20 de Junho de 2014 / às 23:10 / 3 anos atrás

Presidente da Argentina diz que quer negociar com credores

BUENOS AIRES (Reuters) - A presidente da Argentina, Cristina Fernandez, disse nesta sexta-feira que o governo quer negociar com todos os credores do país, em meio a expectativas de que o país está pronto para iniciar conversas com detentores de bônus que se recusaram a participar da reestruturação da dívida.

“Queremos pagar 100 por cento dos credores”, afirmou ela em discurso no dia da bandeira na Argentina. O comentário provocou forte contração nos spreads de risco do país.

O país trava uma batalha de 12 anos na justiça dos Estados Unidos com credores que não participaram das reestruturações de 2005 e 2010, nas quais mais de 90 por cento dos detentores aceitaram reduzir para um terço o valor original dos títulos.

E até então, a Argentina vinha se negando a negociar com credores que ficaram de fora da reestruturação. A presidente chegou a classificá-los como “urubus” que buscam levar vantagem da crise de dívida soberana de 2002, que levou milhões de argentinos de classe média para a pobreza.

Nesta sexta-feira, o tom mais duro de Cristina desapareceu do discurso. “A Argentina quer ter um diálogo”, disse ela.

O próximo pagamento da dívida reestruturada deve ocorrer em 30 de junho. Se a Argentina não fizer o pagamento a tempo, teria um período de carência de 30 dias antes de cair em default técnico.

“Eu dei instruções ao nosso Ministério da Economia e para os nossos advogados pedirem à justiça para gerar as condições para se chegar a um acordo que seja benéfico e igualitário para 100 por cento dos credores”, disse Fernandez.

As ações argentinas negociadas nos Estados Unidos subiram com os comentários. O índice do Bank of New York de ADRs argentinas subiu mais de 6,6 por cento.

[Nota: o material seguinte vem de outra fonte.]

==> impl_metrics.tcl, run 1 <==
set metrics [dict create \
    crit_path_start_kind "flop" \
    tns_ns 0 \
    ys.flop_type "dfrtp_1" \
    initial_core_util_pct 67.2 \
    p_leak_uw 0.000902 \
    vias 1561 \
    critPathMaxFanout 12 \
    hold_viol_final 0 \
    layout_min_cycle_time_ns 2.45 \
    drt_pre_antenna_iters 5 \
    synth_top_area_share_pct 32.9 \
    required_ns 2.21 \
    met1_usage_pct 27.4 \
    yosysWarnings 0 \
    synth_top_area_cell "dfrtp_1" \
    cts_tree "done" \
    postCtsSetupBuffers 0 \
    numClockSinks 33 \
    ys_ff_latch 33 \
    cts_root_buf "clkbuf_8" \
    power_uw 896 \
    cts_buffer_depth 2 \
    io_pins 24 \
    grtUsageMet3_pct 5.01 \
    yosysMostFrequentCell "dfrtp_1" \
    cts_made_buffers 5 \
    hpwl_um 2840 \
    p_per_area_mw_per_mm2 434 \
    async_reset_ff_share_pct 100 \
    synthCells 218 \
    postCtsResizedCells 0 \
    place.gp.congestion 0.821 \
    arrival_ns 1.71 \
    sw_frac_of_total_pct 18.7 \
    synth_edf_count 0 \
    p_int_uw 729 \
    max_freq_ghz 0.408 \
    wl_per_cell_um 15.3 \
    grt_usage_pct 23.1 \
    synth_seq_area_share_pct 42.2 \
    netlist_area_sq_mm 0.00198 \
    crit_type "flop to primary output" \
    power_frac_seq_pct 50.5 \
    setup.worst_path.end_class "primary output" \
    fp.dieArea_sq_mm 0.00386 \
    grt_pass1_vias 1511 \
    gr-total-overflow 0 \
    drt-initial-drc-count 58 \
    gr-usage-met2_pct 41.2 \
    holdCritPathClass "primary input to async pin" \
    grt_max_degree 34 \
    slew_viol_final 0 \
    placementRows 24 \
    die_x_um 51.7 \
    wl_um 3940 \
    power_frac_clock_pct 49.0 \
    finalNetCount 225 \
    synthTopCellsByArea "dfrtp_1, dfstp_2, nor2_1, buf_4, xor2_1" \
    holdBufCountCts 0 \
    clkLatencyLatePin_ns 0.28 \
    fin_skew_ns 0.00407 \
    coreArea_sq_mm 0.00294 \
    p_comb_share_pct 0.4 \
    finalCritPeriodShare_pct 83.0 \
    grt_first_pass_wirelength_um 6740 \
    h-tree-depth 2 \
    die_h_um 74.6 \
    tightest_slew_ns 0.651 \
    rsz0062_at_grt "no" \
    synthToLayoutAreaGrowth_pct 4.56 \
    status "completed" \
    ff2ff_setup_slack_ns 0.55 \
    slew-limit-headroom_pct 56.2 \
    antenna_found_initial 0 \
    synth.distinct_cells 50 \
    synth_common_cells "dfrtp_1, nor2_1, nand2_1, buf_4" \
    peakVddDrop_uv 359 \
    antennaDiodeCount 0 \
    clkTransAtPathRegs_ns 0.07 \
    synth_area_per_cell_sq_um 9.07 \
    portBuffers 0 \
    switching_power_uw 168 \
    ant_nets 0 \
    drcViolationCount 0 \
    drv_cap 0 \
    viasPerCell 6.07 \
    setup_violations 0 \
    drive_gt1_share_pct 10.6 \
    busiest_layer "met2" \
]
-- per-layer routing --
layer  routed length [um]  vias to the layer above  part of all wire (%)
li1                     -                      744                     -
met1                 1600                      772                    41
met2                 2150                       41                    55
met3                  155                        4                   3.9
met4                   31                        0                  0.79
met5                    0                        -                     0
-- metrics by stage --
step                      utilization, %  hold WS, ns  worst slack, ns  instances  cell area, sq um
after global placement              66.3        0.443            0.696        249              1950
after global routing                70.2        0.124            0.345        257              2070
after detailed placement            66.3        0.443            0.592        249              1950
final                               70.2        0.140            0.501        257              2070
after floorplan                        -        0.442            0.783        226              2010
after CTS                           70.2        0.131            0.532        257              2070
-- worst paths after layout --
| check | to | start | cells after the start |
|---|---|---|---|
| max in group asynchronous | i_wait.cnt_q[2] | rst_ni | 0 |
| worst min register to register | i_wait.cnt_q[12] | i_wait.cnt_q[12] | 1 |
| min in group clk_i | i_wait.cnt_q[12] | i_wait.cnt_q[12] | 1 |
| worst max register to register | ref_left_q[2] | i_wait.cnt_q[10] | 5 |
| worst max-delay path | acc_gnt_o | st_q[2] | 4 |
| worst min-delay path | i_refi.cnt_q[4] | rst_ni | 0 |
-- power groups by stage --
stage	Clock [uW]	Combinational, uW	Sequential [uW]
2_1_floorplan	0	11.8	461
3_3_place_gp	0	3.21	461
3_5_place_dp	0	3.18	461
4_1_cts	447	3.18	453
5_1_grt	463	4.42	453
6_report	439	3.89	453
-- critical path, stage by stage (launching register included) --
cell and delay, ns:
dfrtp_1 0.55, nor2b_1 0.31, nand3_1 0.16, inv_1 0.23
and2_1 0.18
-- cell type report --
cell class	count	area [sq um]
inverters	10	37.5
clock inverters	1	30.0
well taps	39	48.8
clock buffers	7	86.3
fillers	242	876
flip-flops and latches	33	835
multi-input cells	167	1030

No entanto, na semana, o índice avançou 1,2 por cento.

Os spreads de risco argentinos encolheram mais de 100 pontos-base em relação aos títulos da dívida dos EUA, de acordo com o JP Morgan Emerging Markets Bond Index Plus (EMBI+), que no geral ficou em 284 pontos-base sobre os Treasuries.

MENORES RESERVAS

A motivação da presidente argentina é resolver o litígio e permanecer o ano e meio restante no cargo sem o tumulto financeiro que iria acompanhar um default.

Ela está constitucionalmente impedida de buscar um terceiro mandato na eleição presidencial marcada para outubro de 2015.

Os principais candidatos à sucessão de Cristina dizem que pretendem seguir políticas mais favoráveis ​​ao investimento. O governo dela ampliou o papel do Estado na terceira maior economia da América Latina, com pesados controles cambiais, barreiras de importação, impostos sobre a exportação de grãos de soja e controles sobre milho e embarques de trigo.

O impasse nos tribunais norte-americanos tem impedido o país de acessar o mercado de títulos global. O financiamento externo é necessário para melhorar a infraestrutura agrícola da Argentina e estimular a economia que enfrenta alta inflação e diminuição das reservas do banco central para mínimos em oito anos de 28,5 bilhões de dolares.

O valor das reservas não é muito, considerando os quase 6 bilhões de dólares em pagamentos de dívidas que o governo enfrenta este ano e os cerca de 10 bilhões de dólares em 2015, de acordo com o Ministério da Economia.

Além disso, a Argentina fechou acordo de 5 bilhões de dólares de compensação com a espanhola Repsol pela nacionalização em 2012 da sua subsidiária argentina YPF e concordou em pagar 9,7 bilhões de dólares em dívidas vencidas com clube de credores de Paris.